Our guest today is Matt Pietryszyn, the CEO and co-founder of Qwhery, a company looking to use smart devices to streamline interactions between citizens and their municipalities. After years in the public GIS sector, Patrician recognized a strain on 311 resources and wanted to help. As a tinkerer with a skillset in developing open data solutions, his response was Q11, a smart speaker application that is looking to improve ease of access to location information for everyday questions.
Voice Assistants and Spatial Applications
In the modern world, voice technology is becoming more and more commonplace. In 2019, 20% of Google searches were voice queries and in general, a hefty share of searched questions are users looking for information on things in their local area. To complement this, over one-third of Americans now own a smart speaker. Understanding the current landscape, it is unsurprising that some innovators are looking to give the people what they want, a smart speaker compatible application that will answer their spatial questions.
Smart speakers, such as Amazon’s Alexa, and Google Home, are interactive speakers that allow users to control their smart homes. This largely involves tasks such as turning lights on or off, playing music, or telling a silly joke on demand.
These platforms also offer app stores with custom libraries of functions for users to take advantage of. Amazon’s applications are called skills, where Google’s are called actions. Independent companies and developers can contribute to these app stores to add even more targeted functionality.

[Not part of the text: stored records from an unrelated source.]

What follows belongs to an exercise in optimizing a design on an open flow for small area; a production flow would make more cautious choices.
Function was checked by simulation only, so behaviour that the tests miss may differ from the original.
Power and IR drop assume default switching activity.

Setup of run A:
==> flow/design.v <==
package dtc_link_pkg;
   typedef struct packed {
      logic [1:0]  k;       
      logic [15:0] data;
   } link_word_t;
   localparam logic [1:0] K_IDLE = 2'b11;    
   localparam logic [1:0] K_CMD  = 2'b10;    
   localparam logic [1:0] K_DATA = 2'b00;    
   localparam logic [15:0] COMMA = 16'hBC3C;    
   localparam int PKT_WORDS     = 10;
   localparam int PAYLOAD_WORDS = 8;
   localparam logic [15:0] CRC_POLY = 16'h1021;
   localparam logic [15:0] CRC_INIT = 16'hFFFF;
endpackage
package dtc_req_pkg;
   typedef enum logic [3:0] {
      DCS_REQ   = 4'd0,
      HEARTBEAT = 4'd1,
      DATA_REQ  = 4'd2
   } pkt_kind_t;
   localparam int OP_W = 6;
   typedef logic [OP_W-1:0] op_t;
   localparam op_t OP_SINGLE_RD = 6'd0;
   localparam op_t OP_SINGLE_WR = 6'd1;
   localparam int TAG_W = 48;
   typedef logic [TAG_W-1:0] tag_t;
   localparam logic [7:0]  HDR_K_BASE = 8'h1C;     
   localparam logic [15:0] DMA_COUNT  = 16'h0010;  
   localparam logic [7:0]  VALID_BIT  = 8'h80;     
   typedef logic [2:0] ring_cnt_t;    
endpackage
`timescale 1ns/1ps
module dtc_crc16 (
   input  logic [15:0] crc_in,
   input  logic [15:0] data,
   output logic [15:0] crc_out
);
   always_comb
   begin
      crc_out = crc_in;
      for (int i = 15; i >= 0; i--)
      begin
         if (crc_out[15] ^ data[i])
            crc_out = {crc_out[14:0], 1'b0} ^ dtc_link_pkg::CRC_POLY;
         else
            crc_out = {crc_out[14:0], 1'b0};
      end
   end
endmodule
What follows belongs to an exercise in optimizing a design on an open flow for small area, a short achievable clock period and few clock cycles per item; a production flow would make more cautious choices.
Where RTL was checked, it was by simulation tests only, not by an equivalence proof against the original.
Power and IR drop assume default switching activity.

run a:
==> flow/design.v (excerpt) <==
module window_min_mean_excess
#(
    parameter int WINDOW = 100
)
(
    input  logic    clk,
    input  logic    rst_n,
    input  logic    in_valid,
    output logic    in_stall,
    input  wmme_pkg::sample_t sample,
    output logic    out_valid,
    input  logic    out_stall,
    output wmme_pkg::sample_t window_min,
    output wmme_pkg::sample_t mean_excess,
    output logic    no_estimate
);
export LEC_CHECK = 0
export ABC_CLOCK_PERIOD_IN_PS = 3000
export CAP_MARGIN = 20
export CORE_MARGIN = 2
export CORE_UTILIZATION = 40
export CTS_CLUSTER_DIAMETER = 60
export CTS_CLUSTER_SIZE = 30
export SETUP_SLACK_MARGIN = 5
export SLEW_MARGIN = 20
export TNS_END_PERCENT = 100
create_clock -name core_clock -period 10.0 [get_ports {clk}]
standard.sh (not shown) runs the stock make flow with config.mk's settings and CLKGATE_MAP_FILE= SYNTH_SCRIPT=/design/flow/synth_recipe.tcl, a recipe that flattens the netlist after the stock synthesis.
==> flow/flow/run.sh <==
#!/bin/bash
# The standard layout, with timing repair aiming well past the 10 ns constraint
set -euo pipefail
bash standard.sh SETUP_SLACK_MARGIN=7 finish > standard_flow.log 2>&1
Here is what was changed in the inputs of run b compared with run a.
==> flow/run.sh (new file) <==
#!/bin/bash
# synth_recipe.tcl (not shown) runs the flow's synth.tcl, then flattens the netlist and writes it again
# the make line also repeats each setting of config.mk as NAME=value (left out here)
make -C /OpenROAD-flow-scripts/flow DESIGN_CONFIG=/design/flow/config.mk WORK_HOME=/design/flow/orfs CLKGATE_MAP_FILE= SYNTH_SCRIPT=/design/flow/synth_recipe.tcl finish
removed: flow/flow/run.sh
removed: flow/standard.sh
- Both conditions hold for run b: the flow ran to the end and the final layout passed the timing, design-rule and antenna checks.
- Cell area (higher): run a
- Between run a and run b, the difference in share of power burned in the clock network is negligible.
- In run b relative to run a, number of combinational gates with multiple inputs had gone down slightly.
- Run b does worse than run a on placement-stage worst setup slack.
- Side by side, filler cell count turned out higher in run b than in run a.
Function was not checked in any run of this note: the RTL went through the layout flow alone.


v33:
Another version of the RTL of window_min_mean_excess (not shown whole).
For scale: about 4,100 flip-flops, roughly 100 I/O pins, ~110,000 µm² of cells after synthesis.
Settings: LEC_CHECK=0, ABC_CLOCK_PERIOD_IN_PS=3000, CAP_MARGIN=20, CORE_MARGIN=2, CORE_UTILIZATION=30, CTS_CLUSTER_DIAMETER=60, CTS_CLUSTER_SIZE=30, SETUP_SLACK_MARGIN=5, SLEW_MARGIN=20, TNS_END_PERCENT=100; clock period 10.0 ns.
==> flow/flow/run.sh <==
#!/bin/bash
# The standard layout, with timing repair aiming past the 10 ns constraint
set -euo pipefail
bash standard.sh SETUP_SLACK_MARGIN=6 finish > standard_flow.log 2>&1
Both conditions hold for v33: the flow ran to the end and the final layout passed the timing, design-rule and antenna checks.
Testbench counts of v33, summed over its fixed seeds: cycles 3,248, items 3,200.
diff inputs: v33 => v57
- CORE_UTILIZATION now 40, was 30
==> flow/flow/run.sh <==
#!/bin/bash
# The standard layout, with timing repair aiming past the 10 ns constraint
set -euo pipefail
bash standard.sh SETUP_SLACK_MARGIN=6.5 finish > standard_flow.log 2>&1
Notes after the runs:
- Largest fanout on the critical path, v57 and v33, lower one = v33.
- v33 → v57: clock network power share climbed 1.8 points; critical path depth saw an increase.
- When the final numbers for v57 and v33 were put side by side, the share of the final layout cell area in sequential cells turned out to be smaller in v57.
- Setup clock skew after layout down 0.046 ns in v57 wrt v33
- Compared v57 vs v33, and proportion of total power due to net switching is up in v57.
- The standard cells in v57 occupy more silicon area than those in v33 do.
- Between v33 and v57, met1 usage in global routing increased.
- When the final numbers for v57 and v33 were put side by side, the vias per cell turned out to be greater in v57.
[inputs] v28 vs v57
- CORE_UTILIZATION now 50, was 40
==> flow/flow/run.sh <==
#!/bin/bash
# The standard layout, with timing repair aiming past the 10 ns constraint
set -euo pipefail
bash standard.sh SETUP_SLACK_MARGIN=6 finish > standard_flow.log 2>&1
Findings:
Cmp v57 and v28 / hold slack / higher: v28
Summary — final-layout non-clock buffer area share, v28 relative to v57: lower, by 3.8 points.
Summary of v28 over v57: wire length went down about 21%, achievable clock frequency moved up, sum of met3 wire segment lengths after detailed routing saw a decrease.
v57 reports its critical-path cell with the highest stage delay as sky130_fd_sc_hd__fa_2 while v28 reports sky130_fd_sc_hd__fa_1.
Run comparison: v28 worst setup path endpoint u_div.u1_reg[30]; v57 worst setup path endpoint u_div.u1_reg[42]
Number of signal-net buffers in the layout went down by more than half going from v57 to v28.
~same proportion of register bits with asynchronous set or reset after synthesis in v57 and v28
Relative to v57, area growth from synthesis to layout has decreased by 8.5 points in v28.
Diff v57 -> v28: total power after layout now smaller; half-perimeter wire length of the detailed placement result now smaller.
In the flow results for v57 and v28, the clock power share is smaller on v28.
### v28 -> v34
- CORE_UTILIZATION: 50 -> 40
## What came out
Detailed route, v34 vs v28: via total higher for v34. On number of global-route vias before repair: between v34 and v28, it ends up higher for v34. | non-clock buffering overhead in the final layout | v34 vs v28 | 0.22 points lower |. v34: largest net degree at the start of global routing is 104 lower than what v28 reported. Re global-route total usage across every layer: v34 is 2.4 points down on v28. v34 reports its capture point of the critical path as u_div.u1_reg[42] while v28 reports u_div.u1_reg[30]. Compare v34 and v28 | number of antenna violations at the first check in global routing lower: v34. The routability congestion estimate from global placement reported for v34 is smaller than that of v28 by 1.2%. As far as antenna diode count goes, v34 and v28 are indistinguishable; the numbers are identical. Relative to v28, the final cell area reported for v34 is higher. Share of power burned in the clock network, v34 and v28: larger value in v34. v34 leaves less setup margin than v28.


window_min_mean_excess, a different RTL version from the one above (not shown whole).
For scale: about 4000 flip-flops, ~100 I/O pins, roughly 0.11 mm2 of cells after synthesis.
clock: 10.0 ns
lec_check: 0
cap_margin: 20
core_margin: 2
core_utilization: 40
slew_margin: 20
run.sh (not shown) runs the stock make flow with config.mk's settings and CLKGATE_MAP_FILE= SYNTH_SCRIPT=/design/flow/synth_recipe.tcl, a recipe that flattens the netlist after the stock synthesis.
Stock flow here: none of the scripts above is used.
Testbench counts at the start, summed over its fixed seeds: cycles 3,240, items 3,200.
Then changed:
ABC_CLOCK_PERIOD_IN_PS = 3000   (was unset)
SETUP_SLACK_MARGIN = 5   (was unset)
TNS_END_PERCENT = 100   (was unset)
Effect:
- cell count is higher by a few percent
- total power stays flat
- worst hold slack is about the same

[static timing again, ports no longer ideal]
Ports are ideal in the flow. The routed layouts listed here were re-timed in OpenROAD.
Step 1, drivers: a clkbuf_16 drives clk and a buf_2 each remaining input, both assumed.
Step 2 times the ports against the registers' clock, not the clock port: input delays grow and output delays shrink by t, the midpoint of the rising clock arrivals with the driver on.
Slacks: ideal / step 1 / step 2; pairs: ideal / step 1.
run	t, ns	setup slack, ns	hold slack, ns	worst setup path at the end	worst data-port slew with drivers (ns)
run a	0.979	4.978 / 4.978 / 4.978	0.271 / 0.271 / 0.271	register to register	0.24
run b	0.947	4.782 / 4.782 / 4.782	0.276 / 0.276 / 0.276	register to register	0.13
v33	0.946	6.120 / 6.025 / 5.190	0.289 / 0.289 / 0.289	input to register	0.14
v57	0.984	5.899 / 5.899 / 5.327	0.296 / 0.296 / 0.296	input to register	0.16
v28	0.936	6.093 / 6.038 / 5.222	0.313 / 0.313 / 0.313	input to register	0.16
v34	0.992	6.056 / 6.030 / 5.105	0.279 / 0.279 / 0.279	input to register	0.26
the first run of note 3	0.941	3.181 / 3.181 / 3.181	0.278 / 0.278 / 0.278	register to register	0.30
the second run of note 3	0.979	4.465 / 4.465 / 3.777	0.276 / 0.276 / 0.276	input to register	0.09
After both steps setup and hold are still met in every run listed. The setup slack of v34, which loses most, moves by -0.026 ns with the drivers and by -0.951 ns with both steps.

Although there are already a plethora of skills and actions on the market, smart voice assistance is still a very under explored space. Spatial queries in particular leave a lot to be desired, but hold a great amount of potential.
As smart devices store a user profile of home address, phone number, email, and a number of other preferences, the figurative distance to be traveled to start answering people’s spatial questions is shorter than one might think.
The trick lies in translating how humans ask questions, to how computers understand questions, then encouraging humans to continue to take advantage of this emerging technology as new capabilities are released. A significant part of this is porting web page based applications to voice based interactions.
Where a web map may be the driving force behind answering a user’s question, that simply cannot be communicated in the same way strictly through words. This requires rethinking how people interact with spatial information at its core.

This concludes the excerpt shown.